Thresholds to be ‘extensively’, ‘deeply’, or ‘narrowly’ happy
Based on all answers for the 33 indicators, it can be determined on how many indicators a person is sufficient, and a judgement is given how happy a person is. These thresholds are as follows:
- Sufficiency in 77%-100% of the weighted 33 indicators: deeply happy
- Sufficiency in 66%-76%: extensively happy
- Sufficiency in 50%-65%: narrowly happy
- Sufficiency in 0%-49%: unhappy or ‘not-yet-happy’
Of course these cut-off limits are arbitrary. If we want to express the GNH or happiness in a number, I would consider the first two categories as happy, and the lower two as unhappy. But in one Bhutanese newspaper, I’ve read an article grouping the first three under ‘happy’, hence resulting in a headline stating that more than 90% of Bhutanese are happy.
How valid are these figures?
Within happiness research, there is a continuous discussion on the reliability, validity, and overall usefulness of indicators to measure happiness, well-being, life satisfaction, and quality of life. An important part of these is the distinction between objective and subjective indicators.
For instance, a subjective indicator like ‘life satisfaction’ asks people to rate their overall level of life satisfaction. Of course people throughout cultures and with different personalities would assess their levels differently. A certain level of happiness could be expressed as an 8 by one person and as a 7 of another person. In addition, the bias might differ from country to country. For instance, one could theorise that people in Bhutan aware of the concept of GNH could be under pressure to answer with a high number, increasing the average.
To some extent, the use of objective criteria – like the number of years of schooling – avoids these problems. But again, there are problems with objective criteria. Most importantly, they assume that the researcher can reliably determine what qualify of life is for a respondent. What if a person has had only five years of schooling, but is still satisfied with this? Ultimately, there is no way around this dilemma, and it is one of the reasons for criticism of alternative indicators.
It’s the trend, not the headline figure, that counts
Happiness, though, is not an exact science. Parties deal differently with this reality. The Centre for Bhutan Studies (and also, the OECD), has considered that the best way is to use objective indicators where available, and subjective indicators where necessary. As researcher Tshoki Zangmo explained me, the CBS feels that a balance is needed as they’re both important to determine GNH.

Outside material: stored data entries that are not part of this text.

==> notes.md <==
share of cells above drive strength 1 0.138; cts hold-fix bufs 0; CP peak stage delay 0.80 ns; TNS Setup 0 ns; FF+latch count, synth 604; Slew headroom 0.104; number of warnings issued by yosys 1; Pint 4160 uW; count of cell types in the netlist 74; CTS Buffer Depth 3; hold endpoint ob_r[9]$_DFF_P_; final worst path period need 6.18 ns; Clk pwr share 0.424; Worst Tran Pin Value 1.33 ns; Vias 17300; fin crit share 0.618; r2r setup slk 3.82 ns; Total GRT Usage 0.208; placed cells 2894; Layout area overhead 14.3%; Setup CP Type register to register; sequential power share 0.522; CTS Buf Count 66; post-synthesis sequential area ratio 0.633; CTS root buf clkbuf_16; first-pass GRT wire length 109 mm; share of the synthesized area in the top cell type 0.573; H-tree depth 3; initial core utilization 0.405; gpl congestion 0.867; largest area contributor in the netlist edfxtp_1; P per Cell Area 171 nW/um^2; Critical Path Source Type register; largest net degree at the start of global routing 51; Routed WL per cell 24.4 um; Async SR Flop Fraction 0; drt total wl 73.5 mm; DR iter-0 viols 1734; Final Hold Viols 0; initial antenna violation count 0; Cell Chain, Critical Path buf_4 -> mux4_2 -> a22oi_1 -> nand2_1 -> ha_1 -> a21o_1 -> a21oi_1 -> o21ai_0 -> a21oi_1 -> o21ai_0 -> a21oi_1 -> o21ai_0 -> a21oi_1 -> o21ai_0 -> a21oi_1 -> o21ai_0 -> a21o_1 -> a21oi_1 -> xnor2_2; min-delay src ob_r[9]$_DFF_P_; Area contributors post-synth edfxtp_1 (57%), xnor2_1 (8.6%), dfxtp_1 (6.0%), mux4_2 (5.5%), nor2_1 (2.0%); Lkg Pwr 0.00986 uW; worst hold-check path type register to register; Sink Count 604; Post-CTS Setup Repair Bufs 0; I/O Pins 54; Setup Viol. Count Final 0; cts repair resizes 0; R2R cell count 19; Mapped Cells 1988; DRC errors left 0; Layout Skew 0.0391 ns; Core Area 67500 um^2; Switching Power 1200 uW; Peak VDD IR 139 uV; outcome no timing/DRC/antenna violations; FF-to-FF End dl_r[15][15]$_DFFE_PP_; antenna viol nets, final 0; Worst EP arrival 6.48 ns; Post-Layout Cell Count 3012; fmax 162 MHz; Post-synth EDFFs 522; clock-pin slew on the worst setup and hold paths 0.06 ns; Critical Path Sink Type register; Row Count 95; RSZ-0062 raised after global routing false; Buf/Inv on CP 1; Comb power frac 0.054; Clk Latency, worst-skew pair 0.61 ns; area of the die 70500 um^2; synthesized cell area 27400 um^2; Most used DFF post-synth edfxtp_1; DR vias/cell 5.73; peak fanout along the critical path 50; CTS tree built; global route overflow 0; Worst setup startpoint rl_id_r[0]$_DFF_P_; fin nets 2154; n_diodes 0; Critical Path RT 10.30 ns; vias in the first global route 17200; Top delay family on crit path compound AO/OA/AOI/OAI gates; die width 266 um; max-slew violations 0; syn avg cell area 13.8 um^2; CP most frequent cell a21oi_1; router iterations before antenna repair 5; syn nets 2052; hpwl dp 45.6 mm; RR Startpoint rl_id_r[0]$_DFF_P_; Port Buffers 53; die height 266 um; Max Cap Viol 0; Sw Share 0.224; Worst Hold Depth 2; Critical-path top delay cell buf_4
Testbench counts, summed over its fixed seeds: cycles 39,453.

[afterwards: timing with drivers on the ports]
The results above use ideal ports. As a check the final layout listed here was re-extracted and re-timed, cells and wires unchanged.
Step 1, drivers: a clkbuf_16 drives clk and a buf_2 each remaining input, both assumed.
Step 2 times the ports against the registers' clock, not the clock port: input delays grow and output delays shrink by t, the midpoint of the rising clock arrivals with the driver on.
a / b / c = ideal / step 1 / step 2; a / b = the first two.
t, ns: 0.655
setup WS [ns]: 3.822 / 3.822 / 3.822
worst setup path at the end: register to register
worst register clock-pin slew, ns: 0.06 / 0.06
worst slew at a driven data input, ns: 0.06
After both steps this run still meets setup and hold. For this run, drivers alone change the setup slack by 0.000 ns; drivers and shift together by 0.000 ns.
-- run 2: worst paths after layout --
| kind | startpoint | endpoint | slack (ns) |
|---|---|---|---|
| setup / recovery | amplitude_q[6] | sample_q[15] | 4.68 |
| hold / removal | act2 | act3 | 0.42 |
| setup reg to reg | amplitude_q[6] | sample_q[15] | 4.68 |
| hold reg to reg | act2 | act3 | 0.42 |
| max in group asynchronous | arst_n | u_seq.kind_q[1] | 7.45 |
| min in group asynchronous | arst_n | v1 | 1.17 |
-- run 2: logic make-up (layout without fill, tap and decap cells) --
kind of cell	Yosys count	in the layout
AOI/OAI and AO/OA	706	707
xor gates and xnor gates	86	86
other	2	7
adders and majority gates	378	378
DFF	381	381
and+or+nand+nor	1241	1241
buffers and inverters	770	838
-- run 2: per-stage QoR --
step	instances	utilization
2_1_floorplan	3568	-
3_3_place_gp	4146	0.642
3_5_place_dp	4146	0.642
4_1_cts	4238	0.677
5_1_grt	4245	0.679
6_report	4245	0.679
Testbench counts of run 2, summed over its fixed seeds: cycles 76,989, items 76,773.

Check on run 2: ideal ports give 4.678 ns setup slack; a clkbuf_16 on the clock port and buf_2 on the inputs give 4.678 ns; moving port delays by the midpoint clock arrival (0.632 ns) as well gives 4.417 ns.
Source: an optimization exercise on an open RTL-to-GDS flow (aim: small area, a short achievable clock period and few clock cycles per item). Production flows keep margins and buffers that such runs may drop.
RTL that was checked went through simulation tests only; none was proved equivalent to the original.
The RTL of run 2 was laid out without a check of its function.
Power figures rest on the tool's default switching activity, not on a simulated workload.

==> flow/design.v (outline; a module is shown in full before it is edited, if it fits) <==
// module systolic_array_os: 3033 lines
// module sa_fa: 4 lines
// module sa_ha: 4 lines
module systolic_array_os #(
  parameter  int N      = 4,
  parameter  int DATA_W = 8,
  parameter  int ACC_W  = 24,
  parameter  int MAX_K  = 64,
  localparam int KW     = $clog2(MAX_K + 1),
  localparam int IW     = (N > 1) ? $clog2(N) : 1
) (
  input  logic                clk,
  input  logic                reset_n,
  input  logic                start,
  input  logic [KW-1:0]       k_len,
  input  logic                in_valid,
  output logic                in_ready,
  input  logic [N*DATA_W-1:0] a_vec,
  input  logic [N*DATA_W-1:0] b_vec,
  output logic                out_valid,
  input  logic                out_ready,
  output logic [IW-1:0]       out_idx,
  output logic [N*ACC_W-1:0]  out_row,
  output logic                busy,
  output logic                done
);
  // ...
==> flow/flow/run.sh <==
#!/bin/bash
set -euo pipefail
bash standard.sh SETUP_SLACK_MARGIN=5.7 TNS_END_PERCENT=0 "BUFFER_PORTS_ARGS=-buffer_cell sky130_fd_sc_hd__buf_4" finish > standard.log 2>&1
==> flow/standard.sh <==
#!/bin/bash
# synth_recipe.tcl (not shown) runs the flow's synth.tcl, then flattens the netlist and writes it again
# the make line also repeats each setting of config.mk as NAME=value (left out here)
make -C /OpenROAD-flow-scripts/flow DESIGN_CONFIG=/design/flow/config.mk WORK_HOME=/design/flow/orfs CLKGATE_MAP_FILE= SYNTH_SCRIPT=/design/flow/synth_recipe.tcl "${@:-finish}"
==> flow/config.mk <==
export PLATFORM = sky130hd
export DESIGN_NAME = systolic_array_os
export DESIGN_NICKNAME = systolic_array_os
export VERILOG_FILES = /design/flow/design.v
export SDC_FILE = /design/flow/constraint.sdc
export NUM_CORES = 4
export LEC_CHECK = 0
export CAP_MARGIN = 20
export CORE_MARGIN = 2
export CORE_UTILIZATION = 40
export SLEW_MARGIN = 20
export SYNTH_HIERARCHICAL = 1
==> flow/constraint.sdc <==
create_clock -name core_clock -period 9.0 [get_ports {clk}]
set_input_delay 1.8000 -clock core_clock [delete_from_list [all_inputs] [get_ports {clk}]]
set_output_delay 1.8000 -clock core_clock [all_outputs]
set_load 0.01 [all_outputs]
Source: an optimization exercise on an open RTL-to-GDS flow (aim: small area). Production flows keep margins and buffers that such runs may drop.
Where RTL was checked, it was by simulation tests only, not by an equivalence proof against the original.
Only the layout flow was run in run 3; the RTL was not checked for function there.
No activity file was given, so power comes from the tool's default toggle rates.

`design.v`:
```
package decode_cycle_pkg;
  localparam int XLEN  = 32;
  localparam int NREGS = 32;
  localparam logic [6:0] OP_R   = 7'b0110011;
  localparam logic [6:0] OP_I   = 7'b0010011;
  localparam logic [6:0] OP_LW  = 7'b0000011;
  localparam logic [6:0] OP_SW  = 7'b0100011;
  localparam logic [6:0] OP_BEQ = 7'b1100011;
  localparam logic [6:0] OP_JAL = 7'b1101111;
  typedef enum logic [2:0] {
    ALU_ADD = 3'b000,
    ALU_SUB = 3'b001,
    ALU_AND = 3'b010,
    ALU_OR  = 3'b011,
    ALU_SLT = 3'b101
  } alu_ctrl_e;
  typedef enum logic [1:0] {
    RES_ALU = 2'b00,
    RES_MEM = 2'b01,
    RES_PC4 = 2'b10
  } result_src_e;
  typedef enum logic [2:0] {
    IMM_NONE,
    IMM_I,
    IMM_S,
    IMM_B,
    IMM_J
  } imm_src_e;
  typedef struct packed {
    logic        reg_write;
    result_src_e result_src;
    logic        mem_write;
    logic        jump;
    logic        branch;
    alu_ctrl_e   alu_control;
    logic        alu_src;
  } ctrl_t;
  typedef struct packed {
    ctrl_t             ctrl;
    logic [XLEN-1:0]   rd1;
    logic [XLEN-1:0]   rd2;
    logic [XLEN-1:0]   imm;
    logic [4:0]        rs1;
    logic [4:0]        rs2;
    logic [4:0]        rd;
    logic [XLEN-1:0]   pc;
    logic [XLEN-1:0]   pc_plus4;
  } idex_t;
endpackage
module decode_cycle_rf_aoi3
(
  input  logic [2:0] s,
  input  logic [2:0] d,
  output logic       y_n
);
  assign y_n = ~|(s & d);
endmodule
module decode_cycle_rf_rdbit
(
  input  logic [30:0] sel,
  input  logic [30:0] d,
  output logic        y
);
  logic [10:0] g_n;
  for (genvar k = 0; k < 10; k++) begin : g_grp
    decode_cycle_rf_aoi3 u_aoi (
      .s   (sel[3*k +: 3]),
      .d   (d[3*k +: 3]),
      .y_n (g_n[k])
    );
  end
  assign g_n[10] = ~(sel[30] & d[30]);
  assign y = ~&g_n;
endmodule
module decode_cycle
(
  input  logic        clk,
  input  logic        rst,
  input  logic [31:0] InstrD,
  input  logic [31:0] PCD,
  input  logic [31:0] PCPlus4D,
  input  logic        FlushE,
  input  logic        RegWriteW,
  input  logic [4:0]  RdW,
  input  logic [31:0] ResultW,
  output logic        RegWriteE,
  output logic [1:0]  ResultSrcE,
  output logic        MemWriteE,
  output logic        JumpE,
  output logic        BranchE,
  output logic [2:0]  ALUControlE,
  output logic        ALUSrcE,
  output logic [31:0] RD1E,
  output logic [31:0] RD2E,
  output logic [31:0] ImmExtE,
  output logic [4:0]  Rs1E,
  output logic [4:0]  Rs2E,
  output logic [4:0]  RdE,
  output logic [31:0] PCE,
  output logic [31:0] PCPlus4E
);
  localparam int XLEN = decode_cycle_pkg::XLEN;
  localparam int N    = decode_cycle_pkg::NREGS - 1;
  logic [31:0]     instr;
  logic [6:0]      opcode;
  logic [4:0]      rs1;
  logic [4:0]      rs2;
  logic [4:0]      rd;
  decode_cycle_pkg::ctrl_t     ctrl;
  decode_cycle_pkg::imm_src_e  imm_src;
  decode_cycle_pkg::alu_ctrl_e alu_r;
  decode_cycle_pkg::alu_ctrl_e alu_i;
  logic [XLEN-1:0] imm;
  decode_cycle_pkg::ctrl_t     ctrl_q;
  logic            imm_sign_q;   
  logic [2:0]      imm_14_12_q;
  logic            imm_11_q;
  logic [5:0]      imm_10_5_q;
  logic            imm_i_fmt;
  logic            imm_sb_fmt;
  logic [4:0]      rs1_q;
  logic [4:0]      rs2_q;
  logic [4:0]      rd_q;
  logic [XLEN-1:0] pc_q;
  logic [XLEN-1:0] pc_plus4_q;
  logic [XLEN-1:0] regs [0:N-1];   
  logic [N-1:0]    valid;
  logic [N-1:0]    wsel;
  logic [N-1:0]    sel1;
  logic [N-1:0]    sel2;
  assign instr  = InstrD;
  assign opcode = instr[6:0];
  assign rd     = instr[11:7];
  assign rs1    = instr[19:15];
  assign rs2    = instr[24:20];
  always_comb begin
    case (instr[14:12])
      3'b000:  alu_i = decode_cycle_pkg::ALU_ADD;
      3'b010:  alu_i = decode_cycle_pkg::ALU_SLT;
      3'b110:  alu_i = decode_cycle_pkg::ALU_OR;
      3'b111:  alu_i = decode_cycle_pkg::ALU_AND;
      default: alu_i = decode_cycle_pkg::ALU_ADD;
    endcase
    alu_r = (instr[14:12] == 3'b000 && instr[30]) ? decode_cycle_pkg::ALU_SUB : alu_i;
  end
  always_comb begin
    ctrl    = '0;
    imm_src = decode_cycle_pkg::IMM_NONE;
    case (opcode)
      decode_cycle_pkg::OP_R: begin
        ctrl.reg_write   = 1'b1;
        ctrl.alu_control = alu_r;
      end
      decode_cycle_pkg::OP_I: begin
        ctrl.reg_write   = 1'b1;
        ctrl.alu_src     = 1'b1;
        ctrl.alu_control = alu_i;
        imm_src          = decode_cycle_pkg::IMM_I;
      end
      decode_cycle_pkg::OP_LW: begin
        ctrl.reg_write  = 1'b1;
        ctrl.result_src = decode_cycle_pkg::RES_MEM;
        ctrl.alu_src    = 1'b1;
        imm_src         = decode_cycle_pkg::IMM_I;
      end
      decode_cycle_pkg::OP_SW: begin
        ctrl.mem_write = 1'b1;
        ctrl.alu_src   = 1'b1;
        imm_src        = decode_cycle_pkg::IMM_S;
      end
      decode_cycle_pkg::OP_BEQ: begin
        ctrl.branch      = 1'b1;
        ctrl.alu_control = decode_cycle_pkg::ALU_SUB;
        imm_src          = decode_cycle_pkg::IMM_B;
      end
      decode_cycle_pkg::OP_JAL: begin
        ctrl.jump       = 1'b1;
        ctrl.reg_write  = 1'b1;
        ctrl.result_src = decode_cycle_pkg::RES_PC4;
        imm_src         = decode_cycle_pkg::IMM_J;
      end
      default: ;
    endcase
  end
  always_comb begin
    case (imm_src)
      decode_cycle_pkg::IMM_I:   imm = {{20{instr[31]}}, instr[31:20]};
      decode_cycle_pkg::IMM_S:   imm = {{20{instr[31]}}, instr[31:25], instr[11:7]};
      decode_cycle_pkg::IMM_B:   imm = {{19{instr[31]}}, instr[31], instr[7], instr[30:25], instr[11:8], 1'b0};
      decode_cycle_pkg::IMM_J:   imm = {{11{instr[31]}}, instr[31], instr[19:12], instr[20], instr[30:21], 1'b0};
      default: imm = '0;
    endcase
  end
  always_ff @(posedge clk or negedge rst) begin
    if (!rst) begin
      ctrl_q     <= '0;
      imm_sign_q  <= '0;
      imm_14_12_q <= '0;
      imm_11_q    <= '0;
      imm_10_5_q  <= '0;
      rs1_q      <= '0;
      rs2_q      <= '0;
      rd_q       <= '0;
      pc_q       <= '0;
      pc_plus4_q <= '0;
    end else if (FlushE) begin
      ctrl_q     <= '0;
      imm_sign_q  <= '0;
      imm_14_12_q <= '0;
      imm_11_q    <= '0;
      imm_10_5_q  <= '0;
      rs1_q      <= '0;
      rs2_q      <= '0;
      rd_q       <= '0;
      pc_q       <= '0;
      pc_plus4_q <= '0;
    end else begin
      ctrl_q     <= ctrl;
      imm_sign_q  <= imm[31];
      imm_14_12_q <= imm[14:12];
      imm_11_q    <= imm[11];
      imm_10_5_q  <= imm[10:5];
      rs1_q      <= rs1;
      rs2_q      <= rs2;
      rd_q       <= rd;
      pc_q       <= PCD;
      pc_plus4_q <= PCPlus4D;
    end
  end
  always_comb begin
    for (int i = 0; i < N; i++) begin
      wsel[i] = RegWriteW && (RdW == 5'(i + 1));
      sel1[i] = valid[i] && (rs1_q == 5'(i + 1));
      sel2[i] = valid[i] && (rs2_q == 5'(i + 1));
    end
  end
  always_ff @(posedge clk or negedge rst) begin
    if (!rst) valid <= '0;
    else      valid <= valid | wsel;
  end
  always_ff @(posedge clk) begin
    for (int i = 0; i < N; i++)
      if (wsel[i]) regs[i] <= ResultW;
  end
  for (genvar b = 0; b < XLEN; b++) begin : g_rd
    logic [N-1:0] col;
    for (genvar i = 0; i < N; i++) begin : g_col
      assign col[i] = regs[i][b];
    end
    decode_cycle_rf_rdbit u_rd1 (.sel(sel1), .d(col), .y(RD1E[b]));
    decode_cycle_rf_rdbit u_rd2 (.sel(sel2), .d(col), .y(RD2E[b]));
  end
  assign RegWriteE   = ctrl_q.reg_write;
  assign ResultSrcE  = ctrl_q.result_src;
  assign MemWriteE   = ctrl_q.mem_write;
  assign JumpE       = ctrl_q.jump;
  assign BranchE     = ctrl_q.branch;
  assign ALUControlE = ctrl_q.alu_control;
  assign ALUSrcE     = ctrl_q.alu_src;
  assign imm_i_fmt  = ctrl_q.alu_src & ~ctrl_q.mem_write;
  assign imm_sb_fmt = ctrl_q.mem_write | ctrl_q.branch;
  assign ImmExtE[31:20] = {12{imm_sign_q}};
  assign ImmExtE[19:15] = ctrl_q.jump ? rs1_q : {5{imm_sign_q}};
  assign ImmExtE[14:12] = imm_14_12_q;
  assign ImmExtE[11]    = imm_11_q;
  assign ImmExtE[10:5]  = imm_10_5_q;
  assign ImmExtE[4:1]   = imm_sb_fmt ? rd_q[4:1]
                        : (imm_i_fmt | ctrl_q.jump) ? rs2_q[4:1] : 4'd0;
  assign ImmExtE[0]     = imm_i_fmt ? rs2_q[0] : ctrl_q.mem_write & rd_q[0];
  assign Rs1E        = rs1_q;
  assign Rs2E        = rs2_q;
  assign RdE         = rd_q;
  assign PCE         = pc_q;
  assign PCPlus4E    = pc_plus4_q;
endmodule
```
This design comes from an exercise in tuning for small area on the open sky130 flow, not from production work.
RTL that was checked went through simulation tests only; none was proved equivalent to the original.

## dc_out_cal
module dc_out_cal #(
    parameter int NUM_CH    = 2,
    parameter int IN_W      = 16,
    parameter int DAC_W     = 12,
    parameter int SLOPE_W   = 16,
    parameter int CAL_SCALE = 11,
    parameter int IN_SHIFT  = 3,
    parameter int STEP_W    = 12
) (
    input  logic                      clk,
    input  logic                      reset,
    input  logic                      sample_tick,
    input  logic [NUM_CH-1:0]         enable,
    input  logic [NUM_CH*IN_W-1:0]    dc_ofs,
    input  logic [NUM_CH*SLOPE_W-1:0] slope,
    input  logic [NUM_CH*DAC_W-1:0]   intercept,
    input  logic                      clip_clr,
    input  logic [STEP_W-1:0]         slew_step,
    output logic [NUM_CH*DAC_W-1:0]   dac_word,
    output logic                      dac_valid,
    output logic [NUM_CH-1:0]         clip
);
Size: about 170 flip-flops, roughly 130 I/O pins, about 19000 sq um of cells after synthesis.
==> module dc_out_cal, before the edit <==
module dc_out_cal #(
    parameter int NUM_CH    = 2,
    parameter int IN_W      = 16,
    parameter int DAC_W     = 12,
    parameter int SLOPE_W   = 16,
    parameter int CAL_SCALE = 11,
    parameter int IN_SHIFT  = 3,
    parameter int STEP_W    = 12
) (
    input  logic                      clk,
    input  logic                      reset,
    input  logic                      sample_tick,
    input  logic [NUM_CH-1:0]         enable,
    input  logic [NUM_CH*IN_W-1:0]    dc_ofs,
    input  logic [NUM_CH*SLOPE_W-1:0] slope,
    input  logic [NUM_CH*DAC_W-1:0]   intercept,
    input  logic                      clip_clr,
    input  logic [STEP_W-1:0]         slew_step,
    output logic [NUM_CH*DAC_W-1:0]   dac_word,
    output logic                      dac_valid,
    output logic [NUM_CH-1:0]         clip
);
    localparam int S_W    = IN_W - IN_SHIFT;           
    localparam logic [DAC_W-1:0] MID_CODE = {1'b1, {(DAC_W - 1){1'b0}}};
    logic v1_reg, v2_reg, v3_reg, dac_valid_reg;
    always_ff @(posedge clk or posedge reset) begin
        if (reset) begin
            v1_reg        <= 1'b0;
            v2_reg        <= 1'b0;
            v3_reg        <= 1'b0;
            dac_valid_reg <= 1'b0;
        end else begin
            v1_reg        <= sample_tick;
            v2_reg        <= v1_reg;
            v3_reg        <= v2_reg;
            dac_valid_reg <= v3_reg;
        end
    end
    assign dac_valid = dac_valid_reg;
    genvar gi;
    generate
        for (gi = 0; gi < NUM_CH; gi++) begin : g_lane
            logic [17:0]      u;
            logic             neg, over;
            logic [DAC_W-1:0] tgt;
            logic             sat;
            logic [S_W-1:0]     s1_reg;
            logic [SLOPE_W-1:0] slope1_reg;
            logic [DAC_W-1:0]   icpt1_reg;
            always_ff @(posedge clk) begin
                s1_reg     <= dc_ofs[gi*IN_W + IN_SHIFT +: S_W];
                slope1_reg <= slope[gi*SLOPE_W +: SLOPE_W];
                icpt1_reg  <= intercept[gi*DAC_W +: DAC_W] ^ MID_CODE;
            end
            dc_cal_arith u_arith (
                .a(s1_reg),
                .b(slope1_reg),
                .c(icpt1_reg),
                .q(u)
            );
            always_comb begin
                neg  = u[17];
                over = |u[16:DAC_W];
                sat  = neg | over;
                tgt  = neg ? '0 : (over ? '1 : u[DAC_W-1:0]);
            end
            logic [DAC_W-1:0] tgt2_reg, tgt3_reg;
            logic             sat2_reg, sat3_reg;
            logic             en1_reg, en2_reg, en3_reg;
            always_ff @(posedge clk) begin
                en1_reg  <= enable[gi];
                tgt2_reg <= tgt;
                sat2_reg <= sat;
                en2_reg  <= en1_reg;
                tgt3_reg <= tgt2_reg;
                sat3_reg <= sat2_reg;
                en3_reg  <= en2_reg;
            end
            logic             upd;
            logic [DAC_W-1:0] code_reg;
            logic             clip_reg;
            logic             up, lim;
            logic [DAC_W:0]   mv;
            logic [DAC_W-1:0] code_next;
            always_comb begin
                upd = v3_reg & en3_reg;
                up  = tgt3_reg > code_reg;
                mv  = up ? {1'b0, code_reg} + {1'b0, slew_step}
                         : {1'b0, code_reg} - {1'b0, slew_step};
                lim = (slew_step != '0) && (up ? (mv < {1'b0, tgt3_reg})
                                               : (!mv[DAC_W] && mv[DAC_W-1:0] > tgt3_reg));
                code_next = lim ? mv[DAC_W-1:0] : tgt3_reg;
            end
            always_ff @(posedge clk or posedge reset) begin
                if (reset) begin
                    code_reg <= MID_CODE;
                    clip_reg <= 1'b0;
                end else begin
                    if (upd)
                        code_reg <= code_next;
                    clip_reg <= (clip_reg & ~clip_clr) | (upd & sat3_reg);
                end
            end
            assign dac_word[gi*DAC_W +: DAC_W] = code_reg;
            assign clip[gi]                    = clip_reg;
        end
    endgenerate
endmodule
Settings: LEC_CHECK=0, CAP_MARGIN=20, CORE_MARGIN=2, CORE_UTILIZATION=40, GPL_TIMING_DRIVEN=0, SLEW_MARGIN=20; clock period 7.0 ns.
run.sh (not shown) runs the stock make flow with config.mk's settings and CLKGATE_MAP_FILE= SYNTH_SCRIPT=/design/flow/synth_recipe.tcl, a recipe that flattens the netlist after the stock synthesis.
Change:
--- a/flow/design.v
+++ b/flow/design.v
@@ -41,39 +41,33 @@
     generate
         for (gi = 0; gi < NUM_CH; gi++) begin : g_lane
             logic [17:0]      u;
             logic             neg, over;
             logic [DAC_W-1:0] tgt;
             logic             sat;
-            logic [S_W-1:0]     s1_reg;
-            logic [SLOPE_W-1:0] slope1_reg;
-            logic [DAC_W-1:0]   icpt1_reg;
-            always_ff @(posedge clk) begin
-                s1_reg     <= dc_ofs[gi*IN_W + IN_SHIFT +: S_W];
-                slope1_reg <= slope[gi*SLOPE_W +: SLOPE_W];
-                icpt1_reg  <= intercept[gi*DAC_W +: DAC_W] ^ MID_CODE;
-            end
             dc_cal_arith u_arith (
-                .a(s1_reg),
-                .b(slope1_reg),
-                .c(icpt1_reg),
+                .a(dc_ofs[gi*IN_W + IN_SHIFT +: S_W]),
+                .b(slope[gi*SLOPE_W +: SLOPE_W]),
+                .c(intercept[gi*DAC_W +: DAC_W] ^ MID_CODE),
                 .q(u)
             );
             always_comb begin
                 neg  = u[17];
                 over = |u[16:DAC_W];
                 sat  = neg | over;
                 tgt  = neg ? '0 : (over ? '1 : u[DAC_W-1:0]);
             end
-            logic [DAC_W-1:0] tgt2_reg, tgt3_reg;
-            logic             sat2_reg, sat3_reg;
+            logic [DAC_W-1:0] tgt1_reg, tgt2_reg, tgt3_reg;
+            logic             sat1_reg, sat2_reg, sat3_reg;
             logic             en1_reg, en2_reg, en3_reg;
             always_ff @(posedge clk) begin
+                tgt1_reg <= tgt;
+                sat1_reg <= sat;
                 en1_reg  <= enable[gi];
-                tgt2_reg <= tgt;
-                sat2_reg <= sat;
+                tgt2_reg <= tgt1_reg;
+                sat2_reg <= sat1_reg;
                 en2_reg  <= en1_reg;
                 tgt3_reg <= tgt2_reg;
                 sat3_reg <= sat2_reg;
                 en3_reg  <= en2_reg;
             end
             logic             upd;
Fmax drops by about 2.6%.
First-iteration DRC count increases by 17%.
Global-route usage hardly moves.
Flip-flop and latch count goes down by 56.
Non-clock buffer count went up by 68.
Only the layout flow was run in the first run of this note; the RTL was not checked for function there.

==> re-timing with driven ports <==
Ports are ideal in the flow. The routed layouts listed here were re-timed in OpenROAD. Step 1 sets driving cells, clkbuf_16 on the clock port and buf_2 on the other inputs (assumed; they add their load-dependent delay and slew). Step 2 moves the port delays by t, midway between the first and last clock arrival at a register: inputs arrive t later, outputs are due t later. That takes back most of the time a late clock gives input paths. a / b / c = ideal / step 1 / step 2; a / b = the first two.
run | t (ns) | slack for setup (ns) | clock arrival spread, ns
the first run | 0.544 | 0.285 / 0.285 / 0.285 | 0.022 / 0.022
the second run | 0.457 | 0.107 / 0.124 / -0.333 | 0.009 / 0.010
With both steps, setup timing fails in the second run, where it was met with ideal ports. For the second run, which loses most, drivers alone change the setup slack by +0.017 ns; drivers and shift together by -0.440 ns.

When you dig deep into these, every choice has methodological and practical limitations. Every measure for happiness or well-being is imperfect, arbitrary and subject to criticism. Of course the same can be said for the GDP measures that happiness indicators aim to provide an alternative for!
Also, the trends within the nine different domains and constituent indicators are probably more relevant for the policy than the ultimate outcome in numbers. For instance, a finding that psychological well-being is decreasing, that might be a lot more useful input to public policy than the conclusion that overall GNH is 0.756.
The present article is based on the methodology of the GNH index 2015 and some separate questions to CBS researcher Tshoki Zangmo.
The conference tent, with the stage in the front, seen from my seat among a group of local high school students.